04:38 Enfin, Jérôme Fourquet, pour prendre un dernier exemple,
04:41 a étudié le vote Zemmour, la géographie très particulière du vote Zemmour,
04:46 qui ne regroupe pas du tout la carte des votes de droite traditionnelle
04:49 ni la carte du Rassemblement national.
04:51 Non, le vote Zemmour s'est ancré dans des îlots qui sont habités
04:55 en grande partie par ce que Zemmour a appelé la bourgeoisie patriote,
04:59 c'est cette droite conservatrice.
05:01 Alors, il y a eu de Zemmour, ce sont des scores élevés
05:03 dans le 16e arrondissement de Paris,
05:05 dans le 7e arrondissement également, des beaux quartiers de Paris,
05:08 mais également à Versailles, à Neuilly.
05:11 Plus amusant, Jérôme Fourquet s'est amusé à comparer
05:14 le score d'Éric Zemmour et le nombre d'abonnés à Valeurs Actuelles,
05:18 magazine qu'il a beaucoup soutenu,
05:21 dans les Yvelines, ce département contrasté de l'ouest francilien
05:26 où il y a des communes qui sont très habitées par cette bourgeoisie patriote
05:31 très sensible aux thématiques identitaires développées par Éric Zemmour.
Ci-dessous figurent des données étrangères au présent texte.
--- src/ssd_pkg.sv ---
// Shared types, constants and register codes of the speech segment detector.
`timescale 1ns / 1ps
package ssd_pkg;

  localparam int WINDOW_LEN_DEF    = 512;
  localparam int POSITION_BITS_DEF = 32;
  localparam int SILENCE_BITS      = 17;
  localparam int CMDQ_DEPTH        = 2;
  localparam int OUTQ_DEPTH        = 4;
  localparam int CFG_IDX_BITS      = 2;

  localparam logic [CFG_IDX_BITS-1:0] REG_SPEECH_THRESHOLD = 2'd0;
  localparam logic [CFG_IDX_BITS-1:0] REG_MIN_SPEECH_LEN   = 2'd1;
  localparam logic [CFG_IDX_BITS-1:0] REG_MIN_SILENCE_LEN  = 2'd2;
  localparam logic [CFG_IDX_BITS-1:0] REG_PAD_LEN          = 2'd3;

  localparam logic [15:0] SPEECH_THRESHOLD_RST = 16'd16384;
  localparam logic [15:0] MIN_SPEECH_LEN_RST   = 16'd4000;
  localparam logic [15:0] MIN_SILENCE_LEN_RST  = 16'd4800;
  localparam logic [15:0] PAD_LEN_RST          = 16'd2400;

  localparam logic OP_WINDOW = 1'b0;
  localparam logic OP_END    = 1'b1;

  typedef struct packed {
    logic [15:0] speech_threshold;
    logic [15:0] min_speech_len;
    logic [15:0] min_silence_len;
    logic [15:0] pad_len;
  } ssd_cfg_t;

  typedef struct packed {
    logic offer;
    logic last;
  } ssd_cmd_flags_t;

  typedef struct packed {
    logic [31:0] segment_start;
    logic [31:0] segment_end;
    logic        has_segment;
    logic        stream_done;
  } ssd_result_t;

endpackage

--- src/ssd_queue.sv ---
// Small register queue with up to two writes and one read per cycle.
`timescale 1ns / 1ps
module ssd_queue #(
  parameter int WIDTH = 8,
  parameter int DEPTH = 2
) (
  input  logic                       clk,
  input  logic                       rst_n,
  input  logic                       wr_en0,
  input  logic [WIDTH-1:0]           wr_data0,
  input  logic                       wr_en1,
  input  logic [WIDTH-1:0]           wr_data1,
  input  logic                       rd_en,
  output logic [WIDTH-1:0]           rd_data,
  output logic [$clog2(DEPTH):0]     count
);
  localparam int AW = $clog2(DEPTH);

  logic [WIDTH-1:0] mem_r [DEPTH];
  logic [AW-1:0]    head_r, head_nxt;
  logic [AW-1:0]    tail_r, tail_nxt;
  logic [AW:0]      count_r, count_nxt;
  logic [AW-1:0]    tail_plus1;

  assign tail_plus1 = tail_r + AW'(1);
  assign head_nxt   = head_r + AW'(rd_en);
  assign tail_nxt   = tail_r + AW'(wr_en0) + AW'(wr_en1);
  assign count_nxt  = count_r + (AW+1)'(wr_en0) + (AW+1)'(wr_en1) - (AW+1)'(rd_en);
  assign rd_data    = mem_r[head_r];
  assign count      = count_r;

  always_ff @(posedge clk) begin
    if (!rst_n) begin
      head_r  <= '0;
      tail_r  <= '0;
      count_r <= '0;
    end else begin
      head_r  <= head_nxt;
      tail_r  <= tail_nxt;
      count_r <= count_nxt;
    end
  end

  always_ff @(posedge clk) begin
    if (wr_en0) begin
      mem_r[tail_r] <= wr_data0;
    end
    if (wr_en1) begin
      mem_r[tail_plus1] <= wr_data1;
    end
  end

endmodule

--- src/ssd_front.sv ---
// Front end: window classification, speech tracking and segment close commands.
`timescale 1ns / 1ps
module ssd_front #(
  parameter int WINDOW_LEN    = ssd_pkg::WINDOW_LEN_DEF,
  parameter int POSITION_BITS = ssd_pkg::POSITION_BITS_DEF
) (
  input  logic                         clk,
  input  logic                         rst_n,
  input  ssd_pkg::ssd_cfg_t            cfg,
  input  logic                         accept,
  input  logic                         operation,
  input  logic [15:0]                  speech_prob,
  input  logic [31:0]                  total_samples,
  output logic                         cmd_push,
  output ssd_pkg::ssd_cmd_flags_t      cmd_flags,
  output logic [POSITION_BITS-1:0]     cmd_start,
  output logic [POSITION_BITS-1:0]     cmd_stop
);
  import ssd_pkg::*;

  localparam int PB = POSITION_BITS;
  localparam int SW = (PB > SILENCE_BITS) ? PB : SILENCE_BITS;
  localparam int NW = (PB > 32) ? PB : 32;
  localparam logic [PB-1:0] PMAX = '1;

  logic [PB-1:0]           pos_r, pos_nxt;
  logic                    in_speech_r, in_speech_nxt;
  logic [PB-1:0]           open_start_r, open_start_nxt;
  logic [SILENCE_BITS-1:0] silence_r, silence_nxt;

  logic [PB:0]             pos_sum;
  logic [PB-1:0]           pos_inc;
  logic [SILENCE_BITS-1:0] sil_inc;
  logic                    speech_win;
  logic                    close_seg;
  logic [SW-1:0]           close_a;
  logic [SW-1:0]           close_b;
  logic [PB-1:0]           close_stop;
  logic [PB-1:0]           len_clip;

  assign pos_sum    = {1'b0, pos_r} + (PB+1)'(WINDOW_LEN);
  assign pos_inc    = pos_sum[PB] ? PMAX : pos_sum[PB-1:0];
  assign sil_inc    = silence_r + SILENCE_BITS'(WINDOW_LEN);
  assign speech_win = speech_prob >= cfg.speech_threshold;
  assign close_seg  = in_speech_r && !speech_win &&
                      (sil_inc >= SILENCE_BITS'(cfg.min_silence_len));
  assign close_a    = SW'(pos_inc);
  assign close_b    = SW'(sil_inc);
  assign close_stop = (close_a > close_b) ? PB'(close_a - close_b) : '0;
  assign len_clip   = (NW'(total_samples) > NW'(PMAX)) ? PMAX : PB'(total_samples);

  always_comb begin
    pos_nxt         = pos_r;
    in_speech_nxt   = in_speech_r;
    open_start_nxt  = open_start_r;
    silence_nxt     = silence_r;
    cmd_push        = 1'b0;
    cmd_flags.offer = 1'b0;
    cmd_flags.last  = 1'b0;
    cmd_start       = open_start_r;
    cmd_stop        = close_stop;
    if (accept) begin
      if (operation == OP_END) begin
        cmd_push        = 1'b1;
        cmd_flags.offer = in_speech_r;
        cmd_flags.last  = 1'b1;
        cmd_stop        = len_clip;
        pos_nxt         = '0;
        in_speech_nxt   = 1'b0;
        open_start_nxt  = '0;
        silence_nxt     = '0;
      end else begin
        pos_nxt = pos_inc;
        if (speech_win) begin
          if (!in_speech_r) begin
            in_speech_nxt  = 1'b1;
            open_start_nxt = pos_r;
          end
          silence_nxt = '0;
        end else if (in_speech_r) begin
          if (close_seg) begin
            cmd_push        = 1'b1;
            cmd_flags.offer = 1'b1;
            in_speech_nxt   = 1'b0;
            silence_nxt     = '0;
          end else begin
            silence_nxt = sil_inc;
          end
        end
      end
    end
  end

  always_ff @(posedge clk) begin
    if (!rst_n) begin
      pos_r        <= '0;
      in_speech_r  <= 1'b0;
      open_start_r <= '0;
      silence_r    <= '0;
    end else begin
      pos_r        <= pos_nxt;
      in_speech_r  <= in_speech_nxt;
      open_start_r <= open_start_nxt;
      silence_r    <= silence_nxt;
    end
  end

endmodule

--- src/ssd_back.sv ---
// Back end: length check, padding, merging with the held segment and flushing.
`timescale 1ns / 1ps
module ssd_back #(
  parameter int POSITION_BITS = ssd_pkg::POSITION_BITS_DEF
) (
  input  logic                         clk,
  input  logic                         rst_n,
  input  ssd_pkg::ssd_cfg_t            cfg,
  input  logic                         cmd_valid,
  input  ssd_pkg::ssd_cmd_flags_t      cmd_flags,
  input  logic [POSITION_BITS-1:0]     cmd_start,
  input  logic [POSITION_BITS-1:0]     cmd_stop,
  output logic                         cmd_pop,
  input  logic                         res_room,
  output logic                         res_wr0,
  output logic                         res_wr1,
  output ssd_pkg::ssd_result_t         res_data0,
  output ssd_pkg::ssd_result_t         res_data1
);
  import ssd_pkg::*;

  localparam int PB = POSITION_BITS;
  localparam logic [PB-1:0] PMAX = '1;

  logic          held_valid_r, held_valid_nxt;
  logic [PB-1:0] held_start_r, held_start_nxt;
  logic [PB-1:0] held_end_r, held_end_nxt;

  logic          fire;
  logic          keep;
  logic [PB-1:0] pad_w;
  logic [PB:0]   pad_sum;
  logic [PB-1:0] pad_start;
  logic [PB-1:0] pad_stop;
  logic          merge;
  logic          emit_old;
  logic          hv_o;
  logic [PB-1:0] hs_o;
  logic [PB-1:0] he_o;
  logic [PB-1:0] clip_stop;
  logic [PB-1:0] clip_start;
  ssd_result_t   old_res;
  ssd_result_t   flush_res;

  assign fire    = cmd_valid && res_room;
  assign cmd_pop = fire;

  assign pad_w     = PB'(cfg.pad_len);
  assign keep      = cmd_flags.offer && (cmd_stop > cmd_start) &&
                     ((cmd_stop - cmd_start) >= PB'(cfg.min_speech_len));
  assign pad_sum   = {1'b0, cmd_stop} + (PB+1)'(cfg.pad_len);
  assign pad_stop  = pad_sum[PB] ? PMAX : pad_sum[PB-1:0];
  assign pad_start = (cmd_start > pad_w) ? (cmd_start - pad_w) : '0;
  assign merge     = held_valid_r && (pad_start <= held_end_r);

  always_comb begin
    hv_o     = held_valid_r;
    hs_o     = held_start_r;
    he_o     = held_end_r;
    emit_old = 1'b0;
    if (keep) begin
      if (merge) begin
        he_o = (pad_stop > held_end_r) ? pad_stop : held_end_r;
      end else begin
        emit_old = held_valid_r;
        hv_o     = 1'b1;
        hs_o     = pad_start;
        he_o     = pad_stop;
      end
    end
  end

  assign clip_stop  = (he_o < cmd_stop) ? he_o : cmd_stop;
  assign clip_start = (hs_o < clip_stop) ? hs_o : clip_stop;

  always_comb begin
    old_res.segment_start = 32'(held_start_r);
    old_res.segment_end   = 32'(held_end_r);
    old_res.has_segment   = 1'b1;
    old_res.stream_done   = 1'b0;
    flush_res.stream_done = 1'b1;
    if (hv_o) begin
      flush_res.segment_start = 32'(clip_start);
      flush_res.segment_end   = 32'(clip_stop);
      flush_res.has_segment   = 1'b1;
    end else begin
      flush_res.segment_start = '0;
      flush_res.segment_end   = '0;
      flush_res.has_segment   = 1'b0;
    end
  end

  always_comb begin
    res_wr0        = fire && (emit_old || cmd_flags.last);
    res_wr1        = fire && emit_old && cmd_flags.last;
    res_data0      = emit_old ? old_res : flush_res;
    res_data1      = flush_res;
    held_valid_nxt = held_valid_r;
    held_start_nxt = held_start_r;
    held_end_nxt   = held_end_r;
    if (fire) begin
      if (cmd_flags.last) begin
        held_valid_nxt = 1'b0;
        held_start_nxt = '0;
        held_end_nxt   = '0;
      end else begin
        held_valid_nxt = hv_o;
        held_start_nxt = hs_o;
        held_end_nxt   = he_o;
      end
    end
  end

  always_ff @(posedge clk) begin
    if (!rst_n) begin
      held_valid_r <= 1'b0;
      held_start_r <= '0;
      held_end_r   <= '0;
    end else begin
      held_valid_r <= held_valid_nxt;
      held_start_r <= held_start_nxt;
      held_end_r   <= held_end_nxt;
    end
  end

endmodule

--- src/speech_segment_detector_unit.sv ---
// Top level of the speech segment detector: configuration registers, queues and both ends.
//
// The input channel takes one request per window (operation 0, with its speech
// probability) or an end-of-stream request (operation 1, with total_samples).
// A request is taken when in_push is high and in_full is low. Results come out
// of a queue: while out_empty is low the oldest segment is on the out_ ports and
// out_pop takes it. An end request always yields a result with stream_done set.
// Configuration is written through cfg_wr_en, cfg_index and cfg_wdata; the user
// must write it only while the block is idle, which the block does not enforce.
// One request is taken every cycle while in_full is low. The front end tracks
// speech and silence and writes any command it makes into the command queue at
// the edge that takes its request; the back end, which pads, merges and flushes
// segments, pops commands from that queue and writes its results to the result queue.
// A two-entry command queue separates the two ends, and a four-entry result
// queue holds results while the receiver stalls; once it holds more than two
// results the back end stops, the command queue fills and in_full rises.
// Synchronous reset clears both queues, the detection state and loads the
// default register values.
`timescale 1ns / 1ps
module speech_segment_detector_unit #(
  parameter int WINDOW_LEN    = ssd_pkg::WINDOW_LEN_DEF,
  parameter int POSITION_BITS = ssd_pkg::POSITION_BITS_DEF
) (
  input  logic                              clk,
  input  logic                              rst_n,
  input  logic                              in_push,
  output logic                              in_full,
  input  logic                              in_operation,
  input  logic [15:0]                       in_speech_prob,
  input  logic [31:0]                       in_total_samples,
  output logic                              out_empty,
  input  logic                              out_pop,
  output logic [31:0]                       out_segment_start,
  output logic [31:0]                       out_segment_end,
  output logic                              out_has_segment,
  output logic                              out_stream_done,
  input  logic                              cfg_wr_en,
  input  logic [ssd_pkg::CFG_IDX_BITS-1:0]  cfg_index,
  input  logic [15:0]                       cfg_wdata
);
  import ssd_pkg::*;

  localparam int PB  = POSITION_BITS;
  localparam int CQW = $bits(ssd_cmd_flags_t) + 2 * PB;
  localparam int RQW = $bits(ssd_result_t);
  localparam int CAW = $clog2(CMDQ_DEPTH);
  localparam int RAW = $clog2(OUTQ_DEPTH);

  ssd_cfg_t cfg_r, cfg_nxt;

  logic                 accept;
  logic                 fc_push;
  ssd_cmd_flags_t       fc_flags;
  logic [PB-1:0]        fc_start;
  logic [PB-1:0]        fc_stop;

  logic [CQW-1:0]       cq_rd_data;
  logic [CAW:0]         cq_count;
  ssd_cmd_flags_t       cq_flags;
  logic [PB-1:0]        cq_start;
  logic [PB-1:0]        cq_stop;
  logic                 cq_pop;

  logic [RAW:0]         rq_count;
  logic                 rq_room;
  logic                 rq_pop;
  logic                 rs_wr0;
  logic                 rs_wr1;
  ssd_result_t          rs_data0;
  ssd_result_t          rs_data1;
  ssd_result_t          rq_rd_data;

  always_comb begin
    cfg_nxt = cfg_r;
    if (cfg_wr_en) begin
      unique case (cfg_index)
        REG_SPEECH_THRESHOLD: cfg_nxt.speech_threshold = cfg_wdata;
        REG_MIN_SPEECH_LEN:   cfg_nxt.min_speech_len   = cfg_wdata;
        REG_MIN_SILENCE_LEN:  cfg_nxt.min_silence_len  = cfg_wdata;
        REG_PAD_LEN:          cfg_nxt.pad_len          = cfg_wdata;
        default:              cfg_nxt = cfg_r;
      endcase
    end
  end

  always_ff @(posedge clk) begin
    if (!rst_n) begin
      cfg_r.speech_threshold <= SPEECH_THRESHOLD_RST;
      cfg_r.min_speech_len   <= MIN_SPEECH_LEN_RST;
      cfg_r.min_silence_len  <= MIN_SILENCE_LEN_RST;
      cfg_r.pad_len          <= PAD_LEN_RST;
    end else begin
      cfg_r <= cfg_nxt;
    end
  end

  assign in_full = (cq_count == (CAW+1)'(CMDQ_DEPTH));
  assign accept  = in_push && !in_full;

  ssd_front #(
    .WINDOW_LEN    (WINDOW_LEN),
    .POSITION_BITS (POSITION_BITS)
  ) u_front (
    .clk           (clk),
    .rst_n         (rst_n),
    .cfg           (cfg_r),
    .accept        (accept),
    .operation     (in_operation),
    .speech_prob   (in_speech_prob),
    .total_samples (in_total_samples),
    .cmd_push      (fc_push),
    .cmd_flags     (fc_flags),
    .cmd_start     (fc_start),
    .cmd_stop      (fc_stop)
  );

  ssd_queue #(
    .WIDTH (CQW),
    .DEPTH (CMDQ_DEPTH)
  ) u_cmd_queue (
    .clk      (clk),
    .rst_n    (rst_n),
    .wr_en0   (fc_push),
    .wr_data0 ({fc_flags, fc_start, fc_stop}),
    .wr_en1   (1'b0),
    .wr_data1 ('0),
    .rd_en    (cq_pop),
    .rd_data  (cq_rd_data),
    .count    (cq_count)
  );

  assign {cq_flags, cq_start, cq_stop} = cq_rd_data;
  assign rq_room = (rq_count <= (RAW+1)'(OUTQ_DEPTH - 2));

  ssd_back #(
    .POSITION_BITS (POSITION_BITS)
  ) u_back (
    .clk       (clk),
    .rst_n     (rst_n),
    .cfg       (cfg_r),
    .cmd_valid (cq_count != '0),
    .cmd_flags (cq_flags),
    .cmd_start (cq_start),
    .cmd_stop  (cq_stop),
    .cmd_pop   (cq_pop),
    .res_room  (rq_room),
    .res_wr0   (rs_wr0),
    .res_wr1   (rs_wr1),
    .res_data0 (rs_data0),
    .res_data1 (rs_data1)
  );

  ssd_queue #(
    .WIDTH (RQW),
    .DEPTH (OUTQ_DEPTH)
  ) u_res_queue (
    .clk      (clk),
    .rst_n    (rst_n),
    .wr_en0   (rs_wr0),
    .wr_data0 (rs_data0),
    .wr_en1   (rs_wr1),
    .wr_data1 (rs_data1),
    .rd_en    (rq_pop),
    .rd_data  (rq_rd_data),
    .count    (rq_count)
  );

  assign out_empty         = (rq_count == '0);
  assign rq_pop            = out_pop && !out_empty;
  assign out_segment_start = rq_rd_data.segment_start;
  assign out_segment_end   = rq_rd_data.segment_end;
  assign out_has_segment   = rq_rd_data.has_segment;
  assign out_stream_done   = rq_rd_data.stream_done;

endmodule
--- config.mk ---
export PLATFORM = sky130hd
export DESIGN_NAME = speech_segment_detector_unit
export DESIGN_NICKNAME = d
export VERILOG_FILES = /design/src/ssd_pkg.sv /design/src/ssd_queue.sv /design/src/ssd_front.sv /design/src/ssd_back.sv /design/src/speech_segment_detector_unit.sv
export SDC_FILE = /design/constraint.sdc
export NUM_CORES = 2
export LEC_CHECK = 0
export BUFFER_PORTS_ARGS = -buffer_cell sky130_fd_sc_hd__buf_2
export CAP_MARGIN = 25
export CORE_MARGIN = 3
export CORE_UTILIZATION = 30
export CTS_CLUSTER_SIZE = 10
export DETAILED_ROUTE_END_ITERATION = 12
export SLEW_MARGIN = 20
export SYNTH_ARGS = -nofsm -noshare
export SYNTH_HDL_FRONTEND = slang
export SYNTH_SLANG_ARGS = --single-unit
--- constraint.sdc ---
create_clock -name clk -period 42.1 [get_ports clk]
set_input_delay 0 -clock clk [delete_from_list [all_inputs] [get_ports clk]]
set_output_delay 0 -clock clk [all_outputs]
set_load 0.03 [all_outputs]
==> metrics.md <==
| Metric | Value |
|---|---|
| Sequential group share of total power | `roughly 28%` |
| Dominant cells by area after synthesis | `edfxtp_1 (32%), dfxtp_1 (12%), ha_1 (8.4%)` |
| Routed len/inst | `roughly 22 µm` |
| Reg2reg path depth | `50` |
| I/O pin cnt | `between 100 and 150` |
| CP Data Required Time | `between 40 and 50 ns` |
| Number of buffers added on ports | `139` |
| Die footprint | `roughly 0.13 mm²` |
| GRT Overall Usage | `between 10% and 20%` |
| Root buf cell | `clkbuf_16` |
| CP endpoint kind | `flop` |
| Worst path slowest cell | `o221ai_4` |
| Max stage delay on crit path | `0.78 ns` |
| DP Wirelength | `slightly below 90,000 µm` |
| Sw power | `1.10 mW` |
| Maximum capacitance violations | `0` |
| Setup TNS | `0 ns` |
| WS Path Type | `flop to flop` |
| Post-route DRC | `0` |
| Site Rows | `128` |
| CTS buffer count | `75` |
| Worst setup SP type | `flop` |
| Final Hold Fails | `0` |
| Final setup fails | `0` |
| CP Max Fanout | `32` |
| Post-synth cell types | `85` |
| Total gr overflow | `0` |
| Relative slew slack | `around 27%` |
| Via-to-Cell Ratio | `5.43` |
| Clk_lat worst skew | `~0.63 ns` |
| CTS tree | `done` |
| Initial antenna violation count | `2` |
| Mean Syn Cell Area | `a little under 10 µm²` |
| H-Tree Depth | `3` |
| Maximum vdd drop | `0.0000429 V` |
| Total power | `2.57 mW` |
| Run status | `finished clean` |
| Slew at the pin with the worst max-slew slack | `between 1 and 1.5 ns` |
| Vias | `about 30,000` |
| First-pass DRT Iterations | `6` |
| Clock Skews | `around 0.025 ns` |
| Logic pwr share | `between 40% and 50%` |
| Vias in the first global route | `28,500` |
| Ys flop type | `edfxtp_1` |
| Synth async-reset ratio | `0%` |
| Fill cells | `between 10,000 and 15,000` |
| Largest net degree at the start of global routing | `approximately 100` |
| CTS Buffer Depth | `3` |
| Post-synth EDFFs | `392` |
| Finished Core Util | `34.8%` |
| Register area share after synthesis | `a little over two fifths` |
| Post-synthesis sequential element count | `between 600 and 700` |
| NumNets Final | `4,247` |
| Antenna Nets Post-Route | `0` |
| Pwr Density | `60.4 mW/mm²` |
| Layout cells sized above 1 | `between 10% and 20%` |
| Most Frequent Cell on Critical Path | `a21o_1` |
| Final worst path period share | `a little under two fifths` |
| Net count after synthesis | `between 4,000 and 5,000` |
| Iteration-0 DRC Markers | `roughly 3,300` |
| Cells on Worst Hold Path | `4` |
| CTS sink cnt | `610` |
| Hold crit path type | `input pin to flop` |
| Die Span Y | `around 360 µm` |
| Placed cell areas | `around 0.039 mm²` |
| Switching part of the total | `between 40% and 50%` |
| Clock share of power | `a little under a quarter` |
| Final Cell Area | `between 0.04 and 0.05 mm²` |
| Routed Wire Length | `about 120,000 µm` |
| Unrepaired setup endpoints after global routing | `false` |
| DIE WIDTH | `357 µm` |
| Core footprint | `0.122 mm²` |
| Initial core utilization | `between 30% and 40%` |
| Clock transition at path regs | `around 0.060 ns` |
| Cell taking the most area after synthesis | `edfxtp_1` |
| Routability cong. | `~0.94` |
| Top cell type's share of synthesized area | `between 30% and 40%` |
| Final Max Tran Viols | `0` |
| CTS resizes | `0` |
| Synthesized instance count | `approximately 3,800` |
| Synth warn | `0` |
| P_leak | `15.4 nW` |
| Fin crit period | `around 16 ns` |
| Synth Cell Area | `0.0370 mm²` |
| Worst EP arrival | `15.97 ns` |
| Area delta synth->final | `14.9%` |
| First-pass GRT wire length | `between 150,000 and 200,000 µm` |
| Fmax | `between 60 and 70 MHz` |
| Cell-internal power | `between 1 and 1.5 mW` |
-- metal layers --
metal | vias to the layer above | global-route usage, % | wire [µm]
met5 | - | 0 | 27
met2 | 1366 | 28.6 | 53700
li1 | 14200 | - | -
met4 | 4 | 4.31 | 2550
met3 | 155 | 3.53 | 10600
met1 | 14800 | 26.8 | 54900
-- logic make-up after synthesis --
group	share of synthesized area (%)
other	0.0203
buffers and inverters	4.19
XOR/XNOR	2.61
AO/OA/AOI/OAI	16.6
flip-flops	43.6
AND/OR/NAND/NOR	15.3
adder cells (fa/ha/maj)	8.72
multiplexers	8.91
05:34 Et donc, on s'aperçoit que, assez logiquement,
05:37 plus on compte d'abonnés à Valeurs Actuelles dans une commune des Yvelines,
05:41 plus le vote Zemmour a été élevé.
05:44 Voilà, ces trouvailles et bien d'autres,
05:47 elles sont dans ce nouveau livre de Jérôme Fourquet,
05:49 « La France d'après », aux éditions du Seuil,
05:52 dont je vous recommande la lecture
05:53 pour un éclairage socio-électoral des comportements de ces dernières années.